2 - L'aspect précaire saisit en première lecture le spectateur qui criera beaucoup plus facilement au génie ; en d'autres termes, la misère est très photogénique ;
3 - Peu susceptibles d'avoir Internet, les personnes âgées ne connaîtront pas l'usage de vos photos et ne seront pas tentées d'engager de quelconques poursuites ; d'autant plus à l'étranger où le droit à l'image est, je suppose, précaire, s'il existe ; à Marrakech, il se monnaie très bien quelques dirhams (centimes), jetés par poignées avec une condescendance infâme.

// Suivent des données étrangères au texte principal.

[src/rtl/tt_mux_pkg.sv]
// Shared types and bus-layout helpers for the sequenced per-project mux slot.
package tt_mux_pkg;

    typedef enum logic [1:0] {
        ST_OFF   = 2'd0,
        ST_RESET = 2'd1,
        ST_RUN   = 2'd2,
        ST_DRAIN = 2'd3
    } state_t;

    // iw = {uio_in, ui_in, rst_req_n}; ow = {uio_oe, uio_out, uo_out}
    localparam int unsigned IW_RST_POS = 0;
    localparam int unsigned IW_UI_POS  = 1;
    localparam int unsigned OW_UO_POS  = 0;

    function automatic int unsigned iw_width(input int unsigned ui_w, input int unsigned uio_w);
        return uio_w + ui_w + 1;
    endfunction

    function automatic int unsigned ow_width(input int unsigned uo_w, input int unsigned uio_w);
        return 2 * uio_w + uo_w;
    endfunction

    function automatic int unsigned iw_uio_pos(input int unsigned ui_w);
        return IW_UI_POS + ui_w;
    endfunction

    function automatic int unsigned ow_uio_pos(input int unsigned uo_w);
        return OW_UO_POS + uo_w;
    endfunction

    function automatic int unsigned ow_oe_pos(input int unsigned uo_w, input int unsigned uio_w);
        return OW_UO_POS + uo_w + uio_w;
    endfunction

    function automatic int unsigned cnt_width(input int unsigned rst_cycles,
                                              input int unsigned drain_cycles);
        int unsigned m;
        m = (rst_cycles > drain_cycles) ? rst_cycles : drain_cycles;
        return (m > 1) ? $clog2(m) : 1;
    endfunction

endpackage
`src/rtl/phy_pkg.sv`:
```
// Shared types and helpers for the multi-lane PHY receiver.
// Lane alignment states, default comma symbol and a clog2 helper.
package phy_pkg;

  typedef enum logic [1:0] {
    SEARCH = 2'd0,
    COUNT  = 2'd1,
    ACTIVE = 2'd2
  } lane_st_t;

  localparam logic [7:0] COMMA_DEF = 8'hBC;

  function automatic int clog2(input int n);
    int r;
    r = 0;
    for (int i = 0; i < 31; i++) begin
      if ((1 << i) < n) r = i + 1;
    end
    return r;
  endfunction

endpackage

```
`src/rtl/phy_lane_sp.sv`:
```
// One serial lane: MSB-first deserialiser, comma alignment FSM
// and word holding register with a word-boundary load strobe.
module phy_lane_sp
  import phy_pkg::*;
#(
  parameter int             WIDTH     = 8,
  parameter logic [WIDTH-1:0] COMMA   = COMMA_DEF,
  parameter int             ALIGN_CNT = 4
) (
  input  logic             clk_8f,
  input  logic             reset,
  input  logic             bit_in,
  output logic             active,
  output logic             load,
  output logic [WIDTH-1:0] word
);

  localparam int BW0 = clog2(WIDTH);
  localparam int BW  = (BW0 < 1) ? 1 : BW0;
  localparam int CW0 = clog2(ALIGN_CNT + 1);
  localparam int CW  = (CW0 < 1) ? 1 : CW0;

  lane_st_t         st;
  logic [WIDTH-2:0] sr;
  logic [WIDTH-1:0] sr_nxt;
  logic [BW-1:0]    bcnt;
  logic [CW-1:0]    ccnt;
  logic             bnd;
  logic             is_comma;

  // Comparisons include the bit being sampled on this edge.
  assign sr_nxt   = {sr, bit_in};
  assign bnd      = (bcnt == BW'(WIDTH - 1));
  assign is_comma = (sr_nxt == COMMA);

  assign active = (st == ACTIVE);
  assign load   = active && bnd;

  always_ff @(posedge clk_8f or negedge reset) begin
    if (!reset) begin
      st   <= SEARCH;
      sr   <= '0;
      bcnt <= '0;
      ccnt <= '0;
      word <= '0;
    end else begin
      sr   <= sr_nxt[WIDTH-2:0];
      bcnt <= bnd ? '0 : bcnt + 1'b1;
      unique case (st)
        SEARCH: begin
          if (is_comma) begin
            bcnt <= '0;
            ccnt <= CW'(1);
            st   <= COUNT;
          end
        end
        COUNT: begin
          if (bnd) begin
            if (is_comma) begin
              ccnt <= ccnt + 1'b1;
              if (ccnt == CW'(ALIGN_CNT - 1)) st <= ACTIVE;
            end else begin
              ccnt <= '0;
              st   <= SEARCH;
            end
          end
        end
        ACTIVE: begin
          if (bnd) word <= sr_nxt;
        end
        default: st <= SEARCH;
      endcase
    end
  end

endmodule

```
`src/rtl/phy_rx_lanes.sv`:
```
// N-lane PHY receiver: per-lane alignment plus a round-robin
// unstriper merging active lanes into one word stream.
module phy_rx_lanes
  import phy_pkg::*;
#(
  parameter int               LANES     = 2,
  parameter int               WIDTH     = 8,
  parameter logic [WIDTH-1:0] COMMA     = COMMA_DEF,
  parameter int               ALIGN_CNT = 4
) (
  input  logic             clk_8f,
  input  logic             reset,
  input  logic [LANES-1:0] data_in,
  output logic [WIDTH-1:0] data_out,
  output logic             valid_out,
  output logic [LANES-1:0] active_out,
  output logic             overrun_out
);

  localparam int PW0 = clog2(LANES);
  localparam int PW  = (PW0 < 1) ? 1 : PW0;

  logic [LANES-1:0] act;
  logic [LANES-1:0] load;
  logic [LANES-1:0] full;
  logic [LANES-1:0] take;
  logic [WIDTH-1:0] hold [LANES];
  logic [PW-1:0]    ptr;
  logic [PW-1:0]    ptr_nxt;
  logic             all_act;
  logic [WIDTH-1:0] cur;

  for (genvar g = 0; g < LANES; g++) begin : g_lane
    phy_lane_sp #(
      .WIDTH    (WIDTH),
      .COMMA    (COMMA),
      .ALIGN_CNT(ALIGN_CNT)
    ) u_lane (
      .clk_8f(clk_8f),
      .reset (reset),
      .bit_in(data_in[g]),
      .active(act[g]),
      .load  (load[g]),
      .word  (hold[g])
    );
  end

  assign active_out = act;
  assign all_act    = &act;
  assign cur        = hold[ptr];
  assign ptr_nxt    = (ptr == PW'(LANES - 1)) ? '0 : ptr + 1'b1;

  always_comb begin
    take = '0;
    if (all_act && full[ptr]) take[ptr] = 1'b1;
  end

  // Until every lane is aligned, loads are dropped and ptr parks at 0.
  always_ff @(posedge clk_8f or negedge reset) begin
    if (!reset) begin
      full        <= '0;
      ptr         <= '0;
      data_out    <= '0;
      valid_out   <= 1'b0;
      overrun_out <= 1'b0;
    end else begin
      valid_out <= 1'b0;
      if (!all_act) begin
        full <= '0;
        ptr  <= '0;
      end else begin
        full <= (full & ~take) | load;
        if (|(load & full & ~take)) overrun_out <= 1'b1;
        if (|take) begin
          ptr <= ptr_nxt;
          if (cur != COMMA) begin
            data_out  <= cur;
            valid_out <= 1'b1;
          end
        end
      end
    end
  end

endmodule
```
`config.mk`:
```
export PLATFORM = sky130hd
export DESIGN_NAME = phy_rx_lanes
export DESIGN_NICKNAME = d
export VERILOG_FILES = /design/src/rtl/phy_pkg.sv /design/src/rtl/phy_lane_sp.sv /design/src/rtl/phy_rx_lanes.sv
export SDC_FILE = /design/constraint.sdc
export NUM_CORES = 1
export LEC_CHECK = 0
export BUFFER_PORTS_ARGS = -buffer_cell sky130_fd_sc_hd__buf_2
export CORE_ASPECT_RATIO = 0.6
export CORE_MARGIN = 2
export CORE_UTILIZATION = 60
export CTS_CLUSTER_DIAMETER = 80
export DETAILED_ROUTE_END_ITERATION = 16
export GPL_TIMING_DRIVEN = 1
export HOLD_SLACK_MARGIN = 0.1
export PLACE_DENSITY = 0.85
export SYNTH_ARGS = -nofsm -noshare
export SYNTH_HDL_FRONTEND = slang
export SYNTH_SLANG_ARGS = --single-unit
```
`constraint.sdc`:
```
create_clock -name clk_8f -period 4.13 [get_ports clk_8f]
set_input_delay 0.2065 -clock clk_8f [delete_from_list [all_inputs] [get_ports clk_8f]]
set_output_delay 0.2065 -clock clk_8f [all_outputs]
set_load 0.05 [all_outputs]
```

4 - En cas de vive désapprobation du gueux, le photographe insolent aura largement le temps de déclencher quelques rafales en riant, puis, à bonnes foulées, de s'éloigner prestement. Le misérable, s'il tentait de suivre, s'emmêlerait bien vite les pinceaux dans ses haillons fétides pour s'étaler faiblement de tout son long (prêtant ainsi l'occasion d'autres clichés croustillants dans une hilarité renouvelée. Ici un stabilisateur optique peut être utile pour compenser les hoquets).
Marrakech regorge de croulants, qui, le regard vague perdu dans leur inutilité, croupissent dans des rues sales faiblement éclairées.